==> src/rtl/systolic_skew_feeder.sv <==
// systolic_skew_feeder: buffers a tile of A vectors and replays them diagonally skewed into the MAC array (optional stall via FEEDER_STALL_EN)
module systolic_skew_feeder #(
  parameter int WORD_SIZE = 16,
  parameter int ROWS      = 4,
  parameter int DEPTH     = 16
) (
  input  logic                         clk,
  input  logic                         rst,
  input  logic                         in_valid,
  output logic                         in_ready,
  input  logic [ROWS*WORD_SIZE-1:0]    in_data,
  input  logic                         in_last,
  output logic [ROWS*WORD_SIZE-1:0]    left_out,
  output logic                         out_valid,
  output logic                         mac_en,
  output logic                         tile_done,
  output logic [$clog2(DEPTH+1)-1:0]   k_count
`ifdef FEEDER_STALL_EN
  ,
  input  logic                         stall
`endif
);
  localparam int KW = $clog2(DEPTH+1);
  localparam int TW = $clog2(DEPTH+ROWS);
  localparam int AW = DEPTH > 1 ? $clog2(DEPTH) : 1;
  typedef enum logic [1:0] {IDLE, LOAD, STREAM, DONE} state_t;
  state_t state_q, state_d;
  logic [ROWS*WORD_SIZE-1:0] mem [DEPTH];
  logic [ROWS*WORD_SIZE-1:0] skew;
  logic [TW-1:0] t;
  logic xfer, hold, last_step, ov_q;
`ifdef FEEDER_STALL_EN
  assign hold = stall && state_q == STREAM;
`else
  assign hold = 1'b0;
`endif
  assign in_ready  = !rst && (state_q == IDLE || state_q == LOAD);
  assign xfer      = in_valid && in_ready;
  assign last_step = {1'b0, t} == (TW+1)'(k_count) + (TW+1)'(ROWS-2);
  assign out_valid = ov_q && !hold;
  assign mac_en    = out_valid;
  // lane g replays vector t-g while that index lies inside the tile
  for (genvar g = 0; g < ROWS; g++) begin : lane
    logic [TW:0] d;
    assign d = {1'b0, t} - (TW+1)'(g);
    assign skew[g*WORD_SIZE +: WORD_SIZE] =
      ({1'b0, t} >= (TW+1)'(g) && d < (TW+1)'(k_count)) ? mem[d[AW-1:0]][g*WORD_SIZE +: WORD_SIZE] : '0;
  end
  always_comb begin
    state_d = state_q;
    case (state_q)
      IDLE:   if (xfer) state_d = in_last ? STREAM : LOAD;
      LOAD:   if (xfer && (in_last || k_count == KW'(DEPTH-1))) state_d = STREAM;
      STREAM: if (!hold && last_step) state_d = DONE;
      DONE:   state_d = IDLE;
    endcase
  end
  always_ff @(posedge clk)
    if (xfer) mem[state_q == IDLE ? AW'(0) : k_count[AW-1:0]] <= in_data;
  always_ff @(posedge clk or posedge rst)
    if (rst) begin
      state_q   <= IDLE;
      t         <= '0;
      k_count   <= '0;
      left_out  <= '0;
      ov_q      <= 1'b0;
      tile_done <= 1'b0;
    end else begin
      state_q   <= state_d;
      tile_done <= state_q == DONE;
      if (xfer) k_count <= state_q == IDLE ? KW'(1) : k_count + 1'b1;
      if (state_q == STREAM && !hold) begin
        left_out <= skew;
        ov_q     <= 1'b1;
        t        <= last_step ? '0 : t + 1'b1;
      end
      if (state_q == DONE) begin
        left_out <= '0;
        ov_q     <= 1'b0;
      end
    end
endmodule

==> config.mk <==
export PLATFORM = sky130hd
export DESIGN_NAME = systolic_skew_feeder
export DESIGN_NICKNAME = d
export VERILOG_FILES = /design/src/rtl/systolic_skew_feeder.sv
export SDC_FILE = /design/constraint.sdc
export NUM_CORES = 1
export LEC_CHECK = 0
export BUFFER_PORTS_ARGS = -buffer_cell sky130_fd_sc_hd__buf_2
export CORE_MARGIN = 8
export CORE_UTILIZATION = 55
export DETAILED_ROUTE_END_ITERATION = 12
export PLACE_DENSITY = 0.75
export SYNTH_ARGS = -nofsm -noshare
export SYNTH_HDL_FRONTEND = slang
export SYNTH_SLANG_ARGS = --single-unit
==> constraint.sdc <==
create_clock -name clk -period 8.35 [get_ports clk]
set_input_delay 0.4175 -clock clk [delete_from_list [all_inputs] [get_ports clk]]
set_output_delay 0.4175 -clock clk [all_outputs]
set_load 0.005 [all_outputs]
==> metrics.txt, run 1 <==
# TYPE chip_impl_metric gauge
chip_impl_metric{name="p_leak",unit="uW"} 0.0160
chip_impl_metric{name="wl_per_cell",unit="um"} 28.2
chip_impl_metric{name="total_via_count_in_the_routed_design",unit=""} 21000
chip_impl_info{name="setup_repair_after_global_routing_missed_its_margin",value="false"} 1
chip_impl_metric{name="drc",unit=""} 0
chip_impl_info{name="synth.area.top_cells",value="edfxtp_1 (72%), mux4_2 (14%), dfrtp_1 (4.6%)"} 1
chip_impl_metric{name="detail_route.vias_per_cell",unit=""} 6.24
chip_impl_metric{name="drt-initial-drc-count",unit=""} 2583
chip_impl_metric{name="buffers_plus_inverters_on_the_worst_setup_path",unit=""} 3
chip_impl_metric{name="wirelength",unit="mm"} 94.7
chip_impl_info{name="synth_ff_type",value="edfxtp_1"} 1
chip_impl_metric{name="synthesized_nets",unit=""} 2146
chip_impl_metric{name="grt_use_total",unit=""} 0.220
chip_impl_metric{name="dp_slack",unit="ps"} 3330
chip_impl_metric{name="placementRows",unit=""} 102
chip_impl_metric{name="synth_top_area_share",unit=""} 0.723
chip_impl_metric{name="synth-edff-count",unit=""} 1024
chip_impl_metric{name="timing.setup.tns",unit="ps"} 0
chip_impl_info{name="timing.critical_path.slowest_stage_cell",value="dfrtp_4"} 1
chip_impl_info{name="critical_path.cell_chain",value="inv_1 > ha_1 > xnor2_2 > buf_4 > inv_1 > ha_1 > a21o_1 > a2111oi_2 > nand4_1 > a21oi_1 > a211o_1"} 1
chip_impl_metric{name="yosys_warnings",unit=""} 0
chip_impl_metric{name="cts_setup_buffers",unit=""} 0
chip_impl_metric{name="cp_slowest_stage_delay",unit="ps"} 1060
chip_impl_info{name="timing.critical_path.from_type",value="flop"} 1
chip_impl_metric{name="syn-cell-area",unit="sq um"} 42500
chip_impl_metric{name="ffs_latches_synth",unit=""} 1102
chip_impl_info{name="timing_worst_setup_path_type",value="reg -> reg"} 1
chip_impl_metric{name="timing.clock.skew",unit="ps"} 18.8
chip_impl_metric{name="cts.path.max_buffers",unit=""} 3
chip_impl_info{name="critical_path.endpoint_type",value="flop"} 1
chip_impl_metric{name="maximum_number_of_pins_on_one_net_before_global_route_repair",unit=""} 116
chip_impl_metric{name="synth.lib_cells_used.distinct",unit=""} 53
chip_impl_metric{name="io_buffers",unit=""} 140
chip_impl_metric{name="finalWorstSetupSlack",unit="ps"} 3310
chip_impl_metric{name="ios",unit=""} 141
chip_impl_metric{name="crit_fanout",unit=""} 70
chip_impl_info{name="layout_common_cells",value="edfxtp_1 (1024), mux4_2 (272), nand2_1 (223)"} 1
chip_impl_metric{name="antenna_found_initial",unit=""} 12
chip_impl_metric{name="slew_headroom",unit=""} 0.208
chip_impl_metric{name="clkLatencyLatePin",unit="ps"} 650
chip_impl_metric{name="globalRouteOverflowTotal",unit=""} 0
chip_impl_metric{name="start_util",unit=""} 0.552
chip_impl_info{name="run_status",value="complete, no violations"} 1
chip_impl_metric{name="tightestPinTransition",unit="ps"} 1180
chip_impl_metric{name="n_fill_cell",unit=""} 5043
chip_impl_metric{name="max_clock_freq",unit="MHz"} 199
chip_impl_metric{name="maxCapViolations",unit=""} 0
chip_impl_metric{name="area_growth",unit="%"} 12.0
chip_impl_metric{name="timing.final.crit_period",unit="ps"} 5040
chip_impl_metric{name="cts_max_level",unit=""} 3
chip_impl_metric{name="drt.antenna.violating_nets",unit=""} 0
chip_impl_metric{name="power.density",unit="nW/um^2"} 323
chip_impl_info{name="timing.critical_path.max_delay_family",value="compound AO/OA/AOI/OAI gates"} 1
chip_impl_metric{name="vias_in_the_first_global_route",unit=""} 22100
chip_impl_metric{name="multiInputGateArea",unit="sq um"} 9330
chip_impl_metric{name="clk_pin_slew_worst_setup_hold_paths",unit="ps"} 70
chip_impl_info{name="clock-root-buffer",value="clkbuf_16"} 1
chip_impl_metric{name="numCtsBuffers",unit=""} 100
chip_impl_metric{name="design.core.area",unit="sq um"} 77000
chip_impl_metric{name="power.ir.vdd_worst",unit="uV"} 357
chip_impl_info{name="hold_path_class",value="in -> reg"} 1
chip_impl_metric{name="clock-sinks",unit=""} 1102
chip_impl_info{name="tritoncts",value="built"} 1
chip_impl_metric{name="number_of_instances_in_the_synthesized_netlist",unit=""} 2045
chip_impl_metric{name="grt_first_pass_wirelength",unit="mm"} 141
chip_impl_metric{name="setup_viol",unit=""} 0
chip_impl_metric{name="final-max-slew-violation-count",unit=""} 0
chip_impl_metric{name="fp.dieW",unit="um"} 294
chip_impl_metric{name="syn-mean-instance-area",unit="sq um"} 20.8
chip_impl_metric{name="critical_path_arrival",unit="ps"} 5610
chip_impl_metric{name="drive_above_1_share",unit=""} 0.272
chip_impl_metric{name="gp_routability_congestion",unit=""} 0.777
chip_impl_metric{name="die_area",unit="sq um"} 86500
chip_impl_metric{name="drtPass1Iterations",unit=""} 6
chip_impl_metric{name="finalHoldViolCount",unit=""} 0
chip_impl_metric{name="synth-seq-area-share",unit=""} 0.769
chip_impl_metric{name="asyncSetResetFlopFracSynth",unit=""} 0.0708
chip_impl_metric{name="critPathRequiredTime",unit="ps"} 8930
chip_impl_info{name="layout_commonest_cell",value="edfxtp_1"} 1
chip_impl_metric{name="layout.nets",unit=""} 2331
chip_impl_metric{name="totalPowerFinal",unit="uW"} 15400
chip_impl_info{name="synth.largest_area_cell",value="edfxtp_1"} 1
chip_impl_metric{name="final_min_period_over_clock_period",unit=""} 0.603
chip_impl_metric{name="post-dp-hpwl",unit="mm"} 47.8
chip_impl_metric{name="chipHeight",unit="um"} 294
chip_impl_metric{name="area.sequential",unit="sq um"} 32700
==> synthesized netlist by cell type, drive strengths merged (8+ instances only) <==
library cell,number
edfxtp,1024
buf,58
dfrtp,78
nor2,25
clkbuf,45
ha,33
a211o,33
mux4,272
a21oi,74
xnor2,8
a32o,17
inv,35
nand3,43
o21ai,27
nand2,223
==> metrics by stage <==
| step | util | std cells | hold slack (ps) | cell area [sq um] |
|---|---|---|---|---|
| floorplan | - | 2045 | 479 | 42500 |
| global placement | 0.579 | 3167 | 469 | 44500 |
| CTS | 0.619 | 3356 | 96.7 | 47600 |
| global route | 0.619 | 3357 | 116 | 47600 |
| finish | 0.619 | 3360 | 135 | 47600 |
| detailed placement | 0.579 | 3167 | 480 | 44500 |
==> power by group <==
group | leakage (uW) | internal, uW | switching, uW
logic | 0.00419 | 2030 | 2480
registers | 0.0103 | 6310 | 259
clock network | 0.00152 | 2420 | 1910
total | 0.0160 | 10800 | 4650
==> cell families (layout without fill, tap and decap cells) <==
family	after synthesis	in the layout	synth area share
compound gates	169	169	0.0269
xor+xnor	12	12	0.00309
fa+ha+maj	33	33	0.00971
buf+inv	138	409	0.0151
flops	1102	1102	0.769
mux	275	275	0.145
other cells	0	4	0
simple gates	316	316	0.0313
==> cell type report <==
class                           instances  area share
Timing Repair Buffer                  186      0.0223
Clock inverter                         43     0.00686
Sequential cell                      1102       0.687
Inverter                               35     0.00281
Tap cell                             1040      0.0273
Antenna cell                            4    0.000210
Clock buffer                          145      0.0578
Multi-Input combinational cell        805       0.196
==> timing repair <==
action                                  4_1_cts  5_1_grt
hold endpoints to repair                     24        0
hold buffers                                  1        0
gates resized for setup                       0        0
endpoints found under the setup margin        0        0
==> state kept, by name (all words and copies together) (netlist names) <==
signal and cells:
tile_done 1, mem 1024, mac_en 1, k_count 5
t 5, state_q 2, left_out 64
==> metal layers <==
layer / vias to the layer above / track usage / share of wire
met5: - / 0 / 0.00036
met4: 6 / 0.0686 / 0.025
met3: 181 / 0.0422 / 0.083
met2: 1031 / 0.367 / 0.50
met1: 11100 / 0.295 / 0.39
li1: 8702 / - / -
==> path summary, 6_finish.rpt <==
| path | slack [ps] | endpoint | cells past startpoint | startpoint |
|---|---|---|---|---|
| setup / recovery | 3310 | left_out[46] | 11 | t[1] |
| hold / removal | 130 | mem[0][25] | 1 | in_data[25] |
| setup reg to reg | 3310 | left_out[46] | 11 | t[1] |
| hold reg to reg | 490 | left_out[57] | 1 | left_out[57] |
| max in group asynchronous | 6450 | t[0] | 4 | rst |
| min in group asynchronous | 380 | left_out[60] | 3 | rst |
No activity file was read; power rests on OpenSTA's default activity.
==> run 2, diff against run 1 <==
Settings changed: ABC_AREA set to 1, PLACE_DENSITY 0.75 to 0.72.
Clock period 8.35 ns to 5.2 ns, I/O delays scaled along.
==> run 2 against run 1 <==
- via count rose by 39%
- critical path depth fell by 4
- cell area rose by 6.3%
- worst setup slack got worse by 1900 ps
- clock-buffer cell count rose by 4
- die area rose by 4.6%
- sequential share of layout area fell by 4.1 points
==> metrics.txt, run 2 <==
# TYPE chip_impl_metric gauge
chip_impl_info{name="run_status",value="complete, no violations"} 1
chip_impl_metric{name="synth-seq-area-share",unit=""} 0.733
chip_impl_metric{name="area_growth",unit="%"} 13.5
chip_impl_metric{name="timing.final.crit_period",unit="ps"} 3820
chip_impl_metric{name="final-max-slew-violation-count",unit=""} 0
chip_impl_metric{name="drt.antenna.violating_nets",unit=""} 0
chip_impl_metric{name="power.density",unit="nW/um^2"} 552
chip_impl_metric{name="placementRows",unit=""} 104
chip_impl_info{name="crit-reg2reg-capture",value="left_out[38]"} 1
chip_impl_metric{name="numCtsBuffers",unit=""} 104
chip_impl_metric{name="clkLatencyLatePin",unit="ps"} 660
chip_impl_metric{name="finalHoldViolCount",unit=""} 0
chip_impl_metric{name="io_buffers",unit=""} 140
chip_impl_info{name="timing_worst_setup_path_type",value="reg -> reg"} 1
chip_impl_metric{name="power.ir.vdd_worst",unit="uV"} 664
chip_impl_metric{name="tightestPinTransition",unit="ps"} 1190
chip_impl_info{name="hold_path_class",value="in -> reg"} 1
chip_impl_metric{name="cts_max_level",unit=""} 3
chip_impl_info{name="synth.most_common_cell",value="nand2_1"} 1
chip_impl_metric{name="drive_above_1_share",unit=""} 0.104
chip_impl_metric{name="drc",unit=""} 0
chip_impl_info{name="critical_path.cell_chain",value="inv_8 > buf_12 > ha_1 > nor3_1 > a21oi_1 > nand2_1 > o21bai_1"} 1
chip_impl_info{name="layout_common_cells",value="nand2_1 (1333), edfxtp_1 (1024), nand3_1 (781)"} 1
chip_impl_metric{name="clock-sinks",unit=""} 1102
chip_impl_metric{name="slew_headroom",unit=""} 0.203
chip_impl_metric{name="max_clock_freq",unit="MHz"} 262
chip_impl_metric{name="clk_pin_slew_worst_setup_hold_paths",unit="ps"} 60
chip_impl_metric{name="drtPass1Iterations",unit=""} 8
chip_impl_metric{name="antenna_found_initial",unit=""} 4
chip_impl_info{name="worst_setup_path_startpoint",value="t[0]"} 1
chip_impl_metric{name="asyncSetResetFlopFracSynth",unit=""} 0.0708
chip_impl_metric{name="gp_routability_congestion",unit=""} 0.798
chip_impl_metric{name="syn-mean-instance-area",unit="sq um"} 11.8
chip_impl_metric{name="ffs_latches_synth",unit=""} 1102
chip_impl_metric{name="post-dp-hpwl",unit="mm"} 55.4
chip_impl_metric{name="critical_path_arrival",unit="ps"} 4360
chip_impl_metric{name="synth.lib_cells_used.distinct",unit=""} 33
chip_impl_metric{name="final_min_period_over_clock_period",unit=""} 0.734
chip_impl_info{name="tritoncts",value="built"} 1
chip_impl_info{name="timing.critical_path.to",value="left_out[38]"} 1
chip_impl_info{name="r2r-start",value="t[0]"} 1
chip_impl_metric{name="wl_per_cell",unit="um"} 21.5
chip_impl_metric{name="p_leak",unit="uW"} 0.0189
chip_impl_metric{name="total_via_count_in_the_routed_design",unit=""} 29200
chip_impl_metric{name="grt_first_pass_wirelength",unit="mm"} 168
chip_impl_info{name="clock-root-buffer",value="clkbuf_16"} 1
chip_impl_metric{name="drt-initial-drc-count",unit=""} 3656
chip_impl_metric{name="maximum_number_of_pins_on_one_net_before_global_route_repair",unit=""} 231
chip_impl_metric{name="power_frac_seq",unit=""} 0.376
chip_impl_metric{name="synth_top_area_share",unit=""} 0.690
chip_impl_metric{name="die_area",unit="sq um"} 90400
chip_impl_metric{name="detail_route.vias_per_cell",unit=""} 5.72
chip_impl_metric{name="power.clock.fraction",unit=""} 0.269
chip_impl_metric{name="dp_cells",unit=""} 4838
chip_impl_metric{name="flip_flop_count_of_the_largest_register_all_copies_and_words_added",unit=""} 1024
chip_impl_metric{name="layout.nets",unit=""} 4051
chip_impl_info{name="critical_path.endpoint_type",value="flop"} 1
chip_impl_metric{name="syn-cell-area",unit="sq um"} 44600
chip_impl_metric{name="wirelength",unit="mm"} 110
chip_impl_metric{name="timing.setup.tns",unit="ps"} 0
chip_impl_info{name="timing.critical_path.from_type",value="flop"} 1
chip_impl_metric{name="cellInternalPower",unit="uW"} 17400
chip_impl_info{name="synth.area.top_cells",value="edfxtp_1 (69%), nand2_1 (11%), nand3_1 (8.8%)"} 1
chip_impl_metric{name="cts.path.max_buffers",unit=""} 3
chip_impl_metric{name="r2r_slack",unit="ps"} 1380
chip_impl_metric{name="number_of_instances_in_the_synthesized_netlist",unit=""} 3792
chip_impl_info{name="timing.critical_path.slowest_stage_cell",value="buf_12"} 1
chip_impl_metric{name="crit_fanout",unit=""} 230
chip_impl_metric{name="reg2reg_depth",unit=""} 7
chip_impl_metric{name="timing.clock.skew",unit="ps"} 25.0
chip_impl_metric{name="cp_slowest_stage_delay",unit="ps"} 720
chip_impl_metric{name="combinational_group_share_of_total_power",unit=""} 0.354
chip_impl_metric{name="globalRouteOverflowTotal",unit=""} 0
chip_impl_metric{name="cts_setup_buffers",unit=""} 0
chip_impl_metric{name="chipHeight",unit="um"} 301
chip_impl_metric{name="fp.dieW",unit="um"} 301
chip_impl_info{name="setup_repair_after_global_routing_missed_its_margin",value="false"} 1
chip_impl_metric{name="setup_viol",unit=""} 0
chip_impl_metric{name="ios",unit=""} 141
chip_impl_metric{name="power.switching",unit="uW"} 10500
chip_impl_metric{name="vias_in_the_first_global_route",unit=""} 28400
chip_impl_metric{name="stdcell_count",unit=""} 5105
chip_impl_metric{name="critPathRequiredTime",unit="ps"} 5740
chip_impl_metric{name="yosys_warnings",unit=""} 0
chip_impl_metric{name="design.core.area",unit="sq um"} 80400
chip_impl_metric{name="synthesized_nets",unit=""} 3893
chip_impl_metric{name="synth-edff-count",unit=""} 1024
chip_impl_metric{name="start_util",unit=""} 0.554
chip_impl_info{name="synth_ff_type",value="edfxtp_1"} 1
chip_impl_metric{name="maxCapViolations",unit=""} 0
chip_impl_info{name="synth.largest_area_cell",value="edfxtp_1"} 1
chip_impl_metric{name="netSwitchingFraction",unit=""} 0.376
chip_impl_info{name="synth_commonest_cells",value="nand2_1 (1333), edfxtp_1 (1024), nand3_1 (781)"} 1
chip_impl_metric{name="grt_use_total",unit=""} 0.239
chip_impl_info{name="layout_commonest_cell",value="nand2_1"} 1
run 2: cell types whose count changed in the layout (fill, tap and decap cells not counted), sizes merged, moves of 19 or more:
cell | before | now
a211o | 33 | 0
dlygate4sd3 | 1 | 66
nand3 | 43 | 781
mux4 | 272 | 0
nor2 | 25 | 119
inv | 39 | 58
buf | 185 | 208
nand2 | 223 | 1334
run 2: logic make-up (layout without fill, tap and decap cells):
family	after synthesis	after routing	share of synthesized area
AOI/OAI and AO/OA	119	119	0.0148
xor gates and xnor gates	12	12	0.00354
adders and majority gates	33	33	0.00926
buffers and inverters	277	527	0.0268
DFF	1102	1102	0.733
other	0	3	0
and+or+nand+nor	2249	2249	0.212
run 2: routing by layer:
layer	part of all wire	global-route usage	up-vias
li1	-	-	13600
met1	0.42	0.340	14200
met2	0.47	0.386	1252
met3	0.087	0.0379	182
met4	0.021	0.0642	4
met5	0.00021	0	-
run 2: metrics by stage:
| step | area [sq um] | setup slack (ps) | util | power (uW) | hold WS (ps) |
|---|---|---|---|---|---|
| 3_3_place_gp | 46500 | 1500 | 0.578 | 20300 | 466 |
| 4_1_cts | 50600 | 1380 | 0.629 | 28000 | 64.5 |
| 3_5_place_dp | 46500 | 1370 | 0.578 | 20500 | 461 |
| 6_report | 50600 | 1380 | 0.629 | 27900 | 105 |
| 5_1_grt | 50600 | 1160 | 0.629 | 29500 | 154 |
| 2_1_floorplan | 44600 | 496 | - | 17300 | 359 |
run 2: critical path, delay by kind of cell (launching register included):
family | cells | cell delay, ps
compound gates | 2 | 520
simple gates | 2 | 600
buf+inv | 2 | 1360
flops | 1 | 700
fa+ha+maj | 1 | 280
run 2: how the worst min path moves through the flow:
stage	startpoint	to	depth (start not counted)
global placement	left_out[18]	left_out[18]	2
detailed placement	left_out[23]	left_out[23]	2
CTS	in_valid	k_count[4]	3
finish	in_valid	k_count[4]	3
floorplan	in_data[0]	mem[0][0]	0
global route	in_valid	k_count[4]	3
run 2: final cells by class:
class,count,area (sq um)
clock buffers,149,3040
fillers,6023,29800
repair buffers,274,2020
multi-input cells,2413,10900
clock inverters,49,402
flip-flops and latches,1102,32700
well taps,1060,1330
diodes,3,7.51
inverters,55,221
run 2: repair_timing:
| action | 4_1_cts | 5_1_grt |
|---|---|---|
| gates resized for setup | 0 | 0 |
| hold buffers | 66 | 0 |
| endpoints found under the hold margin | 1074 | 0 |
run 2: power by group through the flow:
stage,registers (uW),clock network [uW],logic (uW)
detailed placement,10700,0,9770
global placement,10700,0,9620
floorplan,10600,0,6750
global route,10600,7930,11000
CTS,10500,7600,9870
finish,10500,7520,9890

ASSIGNED TASK => What lines of the data include the word "gates"? Copy each of them.

ANSWER TO THIS PROBLEM =>
chip_impl_info{name="timing.critical_path.max_delay_family",value="compound AO/OA/AOI/OAI gates"} 1
compound gates	169	169	0.0269
simple gates	316	316	0.0313
gates resized for setup                       0        0
xor gates and xnor gates	12	12	0.00354
adders and majority gates	33	33	0.00926
compound gates | 2 | 520
simple gates | 2 | 600
| gates resized for setup | 0 | 0 |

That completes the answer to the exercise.